How to handle high subgenome sequence similarity in allopolyploid Fragaria x ananassa: linkage disequilibrium based variant filtering

Abstract Background The allo-octoploid Fragaria x ananassa follows disomic inheritance, yet the high sequence similarity among its subgenomes can lead to misalignment of short sequencing reads (150 bp). This misalignment results in an increased number of erroneous variants during variant calling. To accurately associate traits with the appropriate subgenome, it is essential to filter out these erroneous variants. By classifying variants into correct (type 1) and erroneous types (homoeologous variants—type 2, and multi-locus variants—type 3), we can improve the reliability of downstream analyses. Results Our analysis reveals that while erroneous variant types often display skewed average allele balances (AAB) for heterozygous calls, this measure alone is insufficient. To mitigate the erroneous variants further, we employed a Linkage Disequilibrium (LD) based filtering method that correlates highly (99%) with an approach that utilizes a genetic map from a biparental population.

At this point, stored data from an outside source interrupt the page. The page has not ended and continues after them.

--- config.mk ---
export PLATFORM = sky130hd
export DESIGN_NAME = bit_pattern_gen
export DESIGN_NICKNAME = d
export VERILOG_FILES = /design/src/rtl/bit_pattern_pkg.sv /design/src/rtl/bit_pattern_gen_ctrl.sv /design/src/rtl/bit_pattern_gen.sv
export SDC_FILE = /design/constraint.sdc
export NUM_CORES = 1
export LEC_CHECK = 0
export CAP_MARGIN = 25
export CORE_AREA = 3 3 48 50
export CTS_BUF_LIST = sky130_fd_sc_hd__clkbuf_8
export CTS_CLUSTER_SIZE = 8
export DETAILED_ROUTE_END_ITERATION = 10
export DIE_AREA = 0 0 51 53
export PLACE_DENSITY = 0.78
export SLEW_MARGIN = 10
export SYNTH_ARGS = -nofsm -noshare
export SYNTH_HDL_FRONTEND = slang
export SYNTH_SLANG_ARGS = --single-unit
--- constraint.sdc ---
create_clock -name CLOCK_50 -period 2.2 [get_ports CLOCK_50]
set_input_delay 0.22 -clock CLOCK_50 [delete_from_list [all_inputs] [get_ports CLOCK_50]]
set_output_delay 0.22 -clock CLOCK_50 [all_outputs]
set_load 0.02 [all_outputs]
--- src/rtl/bit_pattern_pkg.sv ---
// Shared definitions for the bit pattern generator: FSM state encoding,
// datapath widths and the legal run-length limit.
package bit_pattern_pkg;

    localparam int PAT_W     = 8;
    localparam int MAX_COUNT = 8;
    localparam int REM_W     = 4;
    localparam int ROT_W     = 3;

    typedef enum logic [1:0] {
        S_IDLE   = 2'd0,
        S_BUILD  = 2'd1,
        S_ROTATE = 2'd2,
        S_DONE   = 2'd3
    } state_t;

    // One-step wrap-around left rotate of the pattern register.
    function automatic logic [PAT_W-1:0] rotl1(input logic [PAT_W-1:0] value);
        return {value[PAT_W-2:0], value[PAT_W-1]};
    endfunction

    // One-step shift that appends a 1 at bit 0, growing the run of ones.
    function automatic logic [PAT_W-1:0] grow1(input logic [PAT_W-1:0] value);
        return {value[PAT_W-2:0], 1'b1};
    endfunction

endpackage

--- src/rtl/bit_pattern_gen_ctrl.sv ---
// Sequencing FSM for the bit pattern generator: decides when the datapath
// loads operands, grows the run of ones, rotates it, or flags a bad count.
module bit_pattern_gen_ctrl
    import bit_pattern_pkg::*;
(
    input  logic CLOCK_50,
    input  logic reset,
    input  logic start,
    input  logic rem_zero,
    input  logic rot_zero,
    input  logic rot_last,
    input  logic count_bad,
    output logic load,
    output logic shift,
    output logic rotate,
    output logic set_err,
    output logic busy,
    output logic done
);

    state_t state;
    state_t state_next;

    // NOTE: sequential state uses non-blocking assignments so every register
    // samples pre-edge values; blocking here would create order-dependent races.
    always_ff @(posedge CLOCK_50) begin
        if (reset) begin
            state <= S_IDLE;
        end else begin
            state <= state_next;
        end
    end

    // The last rotate step and the "nothing to rotate" case both hand off to
    // S_DONE directly, so a request costs N+P+2 edges including the start edge.
    always_comb begin
        // NOTE: every output gets a default before the case so no path leaves
        // a signal unassigned, which would otherwise infer a latch.
        state_next = state;
        load       = 1'b0;
        shift      = 1'b0;
        rotate     = 1'b0;
        set_err    = 1'b0;
        unique case (state)
            S_IDLE: begin
                if (!start) begin
                    load = 1'b1;
                end else if (count_bad) begin
                    set_err    = 1'b1;
                    state_next = S_DONE;
                end else begin
                    state_next = S_BUILD;
                end
            end
            S_BUILD: begin
                if (!rem_zero) begin
                    shift = 1'b1;
                end else if (rot_zero) begin
                    state_next = S_DONE;
                end else begin
                    state_next = S_ROTATE;
                end
            end
            S_ROTATE: begin
                if (!rot_zero) begin
                    rotate = 1'b1;
                    if (rot_last) begin
                        state_next = S_DONE;
                    end
                end else begin
                    state_next = S_DONE;
                end
            end
            S_DONE: begin
                if (!start) begin
                    load       = 1'b1;
                    state_next = S_IDLE;
                end
            end
            default: begin
                state_next = S_IDLE;
            end
        endcase
    end

    assign busy = (state == S_BUILD) || (state == S_ROTATE);
    assign done = (state == S_DONE);

endmodule

--- src/rtl/bit_pattern_gen.sv ---
// Generates an 8-bit value holding a run of count_in ones whose lowest bit
// lands at pos_in (wrap-around), built one bit and one rotate step per cycle.
module bit_pattern_gen
    import bit_pattern_pkg::*;
(
    input  logic             CLOCK_50,
    input  logic             reset,
    input  logic             start,
    input  logic [REM_W-1:0] count_in,
    input  logic [ROT_W-1:0] pos_in,
    output logic [PAT_W-1:0] pattern,
    output logic             done,
    output logic             busy,
    output logic             err
);

    logic [REM_W-1:0] rem;
    logic [ROT_W-1:0] rot;

    logic load;
    logic shift;
    logic rotate;
    logic set_err;

    logic rem_zero;
    logic rot_zero;
    logic rot_last;
    logic count_bad;

    assign rem_zero  = (rem == '0);
    assign rot_zero  = (rot == '0);
    assign rot_last  = (rot == ROT_W'(1));
    assign count_bad = (rem > REM_W'(MAX_COUNT));

    bit_pattern_gen_ctrl u_ctrl (
        .CLOCK_50  (CLOCK_50),
        .reset     (reset),
        .start     (start),
        .rem_zero  (rem_zero),
        .rot_zero  (rot_zero),
        .rot_last  (rot_last),
        .count_bad (count_bad),
        .load      (load),
        .shift     (shift),
        .rotate    (rotate),
        .set_err   (set_err),
        .busy      (busy),
        .done      (done)
    );

    // Loading also fires on the S_DONE exit edge, so the result is cleared
    // on the same edge that done falls.
    always_ff @(posedge CLOCK_50) begin
        if (reset) begin
            pattern <= '0;
            rem     <= '0;
            rot     <= '0;
            err     <= 1'b0;
        end else if (load) begin
            pattern <= '0;
            rem     <= count_in;
            rot     <= pos_in;
            err     <= 1'b0;
        end else begin
            if (set_err) begin
                err <= 1'b1;
            end
            // The FSM only strobes these while the matching counter is
            // non-zero, so neither counter can wrap below zero.
            if (shift) begin
                pattern <= grow1(pattern);
                rem     <= rem - REM_W'(1);
            end
            if (rotate) begin
                pattern <= rotl1(pattern);
                rot     <= rot - ROT_W'(1);
            end
        end
    end

endmodule

-- After elaboration in Yosys (flattened, before gate mapping)
Index checks and enable logic that the tools add are counted.
- bits in registers: 18
- output and inout port bits: 11
- logic and storage cells: 49
- add/subtract/negate cells: 2
- order comparisons: 1
- equality and inequality tests: 8
- muxes and demuxes: 23
- reductions and logical operators: 10
- operators by type and width (kind ; count):
    $mux W8 ; 2
    $mux W2 ; 6
    $mux W1 ; 10
    $mux W4 ; 2
    $pmux W2 S4 ; 1
    $mux W3 ; 2
    $reduce_bool A2 Y1 ; 3
    $eq A2 B2 Y1 const B ; 2
    $gt A4 B4 Y1 const B ; 1
    $logic_not A4 Y1 ; 1
    $ne A2 B2 Y1 const B ; 2
    $reduce_and A4 Y1 ; 1
    $reduce_or A2 Y1 ; 2
    $sub A4 B1 Y4 const B ; 1
    $eq A3 B1 Y1 const B ; 1
    $logic_not A3 Y1 ; 1
    $ne A3 B2 Y1 const B ; 1
    $sub A3 B1 Y3 const B ; 1
    $eq A2 B1 Y1 const B ; 1
    $logic_not A2 Y1 ; 1
    $ne A2 B1 Y1 const B ; 1
    $logic_or A1 B1 Y1 ; 1

-- Longest topological paths before layout
Gate-level depths: netlist of run 1.
- depth after elaboration: 5
- depth in mapped cells: 7

-- Cells and area by module
Synthesis of run 1 repeated with hierarchy kept, for this count alone.
- cell total of the unflattened synthesis: 113
- area total of the unflattened synthesis: 993.5 um2
- by module, submodules not included (module ; instances ; cells each ; area an instance (um2) ; sequential area each (um2)):
    bit_pattern_gen ; 1 ; 91 ; 783.3 ; 320.3
    bit_pattern_gen_ctrl ; 1 ; 22 ; 210.2 ; 40.0

-- Worst setup path after synthesis of run 1
OpenSTA, ideal clock, no wires.
- path type: flip-flop to flip-flop
- start point: register u_ctrl.state[0]
- end point: register rem[2]
- library setup time: 0.078 ns
- arrival time: 1.623 ns
- setup slack: 0.499 ns
- cell stages (with the launch flop): 8
- buffers on the path: 1
- path through: dfxtp_1 inv_1 ha_1 or2_2 clkbuf_1 o21ai_0 a21oi_1 nor3_1
- word-level cells in the longest chain between the ends: 4
- elaborated cells between the ends (all ways): 8
- ends and longest elaborated chain (item ; RTL line ; source):
    start: declaration ; bit_pattern_gen_ctrl.sv:21 ; state_t state;
    start signal: assignment ; bit_pattern_gen_ctrl.sv:30 ; state <= state_next;
    $eq A2 B2 Y1 / $logic_not A2 Y1 (equally long branches) ; bit_pattern_gen_ctrl.sv:44 ; unique case (state)
    $reduce_or A2 Y1 (no line) ; - ;
    $mux W1 ; - ;
    $mux W4 / $reduce_bool A2 Y1 (equally long branches) ; - ;
    end signal: assignment ; bit_pattern_gen.sv:61 ; rem <= count_in;
    end signal: assignment ; bit_pattern_gen.sv:72 ; rem <= rem - REM_W'(1);
    end: declaration ; bit_pattern_gen.sv:17 ; logic [REM_W-1:0] rem;
Several ways; a longest one is shown, not always the timed one.
A chain may end at the register's enable or synchronous reset.

-- Worst setup path after layout of run 1
- start point: register u_ctrl.state[0]
- end point: output port busy
- word-level cells in the longest chain between the ends: 2
- elaborated cells between the ends (all ways): 3
- ends and longest elaborated chain (item ; RTL line ; source):
    $eq A2 B1 Y1 / $eq A2 B2 Y1 (equally long branches) ; bit_pattern_gen_ctrl.sv:86 ; assign busy = (state == S_BUILD) || (state == S_ROTATE);
    $logic_or A1 B1 Y1 * ; bit_pattern_gen_ctrl.sv:86 ;
    end: declaration ; bit_pattern_gen.sv:13 ; output logic busy,
Mark *: on every way between the ends. The rest lies on a longest branch, timed or not.

==> results of run 1 <==
## kinds of logic after synthesis
kind of cell | synth area share (%)
buffers and inverters | 4.62
AND/OR/NAND/NOR | 16.7
XOR/XNOR | 3.59
flip-flops | 36.9
multiplexers | 8.33
AO/OA/AOI/OAI | 18.3
adder cells (fa/ha/maj) | 11.5
## synth_stat cells, types with 2 or more instances
cell type	n
dfxtp_1	18
nor2_1	16
ha_1	9
inv_1	7
mux2i_1	7
a21oi_1	5
clkbuf_1	5
nand2_1	5
a211oi_1	4
nor3_1	4
nand2b_1	3
nand3_1	3
xnor2_1	3
a311o_1	2
a31oi_1	2
o21ai_1	2
## flip-flops by register name, indices dropped and copies added (netlist names)
register / count
pattern: 8
err: 1
rem: 4
rot: 3
u_ctrl.state: 2
## cells in the final DEF, fill, tap and decap left out, types with 2 or more instances in the layout
| cell type | instances |
|---|---|
| nand2b_1 | 3 |
| mux2i_1 | 7 |
| nand3_1 | 3 |
| a31oi_1 | 2 |
| nor3_1 | 4 |
| xnor2_1 | 3 |
| o21ai_1 | 2 |
| dfxtp_1 | 18 |
| nand2_1 | 5 |
| a211oi_1 | 4 |
| clkbuf_8 | 4 |
| inv_1 | 7 |
| a21oi_1 | 5 |
| clkdlybuf4s50_1 | 20 |
| ha_1 | 9 |
| a311o_1 | 2 |
| nor2_1 | 16 |
## power groups by stage
stage | Combinational [µW] | Sequential (µW) | Clock (µW)
global placement | 793 | 461 | 0
CTS | 834 | 460 | 276
floorplan | 640 | 458 | 0
global route | 908 | 471 | 296
finish | 832 | 461 | 270
detailed placement | 816 | 466 | 0
## cell type report
type                       count  share of cell area (%)
clock buffer                   4                    4.42
inverter                       7                    2.11
multi-input combinational     77                    45.8
sequential                    18                    28.9
timing repair buffer          20                    16.1
tap                           27                    2.71
## layer usage
| layer | vias to the layer above | GRT usage, % | share of wire [%] | wire length [µm] |
|---|---|---|---|---|
| li1 | 405 | - | - | - |
| met4 | 0 | 5.38 | 0.78 | 17 |
| met3 | 4 | 4.51 | 4.2 | 91 |
| met1 | 367 | 21.1 | 45 | 990 |
| met5 | - | 0 | 0 | 0 |
| met2 | 18 | 32.8 | 50 | 1080 |
## per-stage QoR
step	power (µW)	instance area [µm²]	cells
after floorplan	1100	976	107
after global placement	1250	1190	149
after detailed placement	1280	1190	149
after CTS	1570	1250	153
after global routing	1670	1250	153
final	1560	1250	153
## final timing paths
| path | from | to |
|---|---|---|
| max | u_ctrl.state[0]$_SDFFE_PP0P_ | busy |
| min | pattern[7]$_SDFFE_PP0P_ | pattern[0]$_SDFFE_PP0P_ |
| max reg2reg | u_ctrl.state[0]$_SDFFE_PP0P_ | pattern[1]$_SDFFE_PP0P_ |
| min reg2reg | pattern[7]$_SDFFE_PP0P_ | pattern[0]$_SDFFE_PP0P_ |
## critical path, cell delays in order, from the launching register on
cell	delay, ps
dfxtp_1	390
inv_1	100
ha_1	330
clkdlybuf4s50_1	610
==> impl_metrics.tcl, run 1 <==
set metrics [dict create \
    antenna_found_initial 0 \
    fin_setup_tns_ps 0 \
    start_kind "flip-flop" \
    whs_ps 491 \
    postCtsResizedCells 0 \
    wl_per_cell_um 14.3 \
    drtIter0Drc 15 \
    clockBufferDepth 2 \
    chipHeight_um 53 \
    period_share_pct 86.5 \
    fp-row-count 16 \
    chipWidth_um 51 \
    final-setup-viol-count 0 \
    ir_drop_uv 595 \
    num_vias 794 \
    drive_gt1_share_pct 7.94 \
    syn_inst 107 \
    hold_violations 0 \
    ant_nets 0 \
    post-dp-hpwl_um 1580 \
    drcViolationCount 0 \
    grt_overflow_total 0 \
    synth_area_leaders "dfxtp_1 37%, ha_1 12%, mux2i_1 7.2%" \
    worstPathArrival_ps 1680 \
    dp_slack_ps 448 \
    async_flop_share_pct 0 \
    avgViaCountPerCell 5.19 \
    hold_path.class "reg -> reg" \
    yosysSeqAreaShare_pct 36.9 \
    rsz0062_at_grt "false" \
    synth.largest_area_cell "dfxtp_1" \
    yosys_warnings 0 \
    first_pass_iters 4 \
    combPwrFrac_pct 53.2 \
    worstMarginPinSlew_ps 436 \
    syn_avg_cell_area_um2 9.12 \
    timing.final.ws_setup_ps 298 \
    p_clk_share_pct 17.3 \
    hold_path_depth 2 \
    initial_core_util_pct 50.3 \
    end_kind "primary output" \
    netlist.area_leader.share_pct 36.9 \
    ys.flop_type "dfxtp_1" \
    multi_input_area_um2 571 \
    htreeDepth 1 \
    leakage_uw 0.000508 \
    first_global_vias 790 \
    finalCoreUtilization_pct 64.2 \
    synth-edff-count 0 \
    skew_ps 2.14 \
    swShare_pct 41.3 \
    root_buffer "clkbuf_8" \
    grt_use_total_pct 18.2 \
    netlist-cell-type-count 28 \
    syn_nets 126 \
    cts_tree "yes" \
    r2r_slack_ps 450 \
    power_density_mw_per_mm2 1250 \
    grt_pass1_wl_um 3630 \
    maxCapViolCount 0 \
    fill_cells 181 \
    synthesis.area_um2 976 \
    post-cts-setup-buffers 0 \
    syn2layout_area_growth_pct 27.7 \
    clk-insertion-delay-late_ps 250 \
    gp_congestion 0.769 \
    clk_pin_slew_ps 70 \
    antenna_cells 0 \
    outcome "completed" \
    required_ps 1980 \
    ctsHoldBuffers 0 \
    cp_max_fo 4 \
    final_nets 146 \
    seq_area_um2 360 \
    p_sw_uw 645 \
    portBuffers 20 \
    cts.sinks 18 \
    dieArea_mm2 0.00270 \
    intPower_uw 918 \
    routed_wl_um 2180 \
    io_pins 21 \
    fmax_ghz 0.526 \
    crit_type "reg -> out" \
    max_slew_margin_pct 70.8 \
    cts_inserted_buffers 3 \
    reg2reg_depth 5 \
    synth_seq_cells 18 \
    p_seq_share_pct 29.5 \
    grt_max_degree 12 \
    core_area_mm2 0.00194 \
    finalCriticalPeriod_ps 1900 \
    final_max_slew_viol_count 0 \
]
Power figures use the tool's default switching activity.
==> run 2: changes to the inputs <==
- SKIP_CTS_REPAIR_TIMING: not set -> 1
==> results of run 2 <==
Final layout, timing and power as in run 1 (identical DEF).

This combined filtering strategy—using both LD-based and average allele balance methods—resulted in the lowest switch error rate (0.037). Notably, our best filtering approach decreased phasing switch error rates by 44% and preserved 72% of the original dataset. Conclusions The results indicate that identifying erroneous variants due to subgenome similarity can be effectively achieved without extensive genotyping of mapping populations. By implementing the LD-based filtering method, the phasing accuracy improved which improves the tracability of important alleles in the germplasm, paving the way for better understanding of trait associations in F. x ananassa.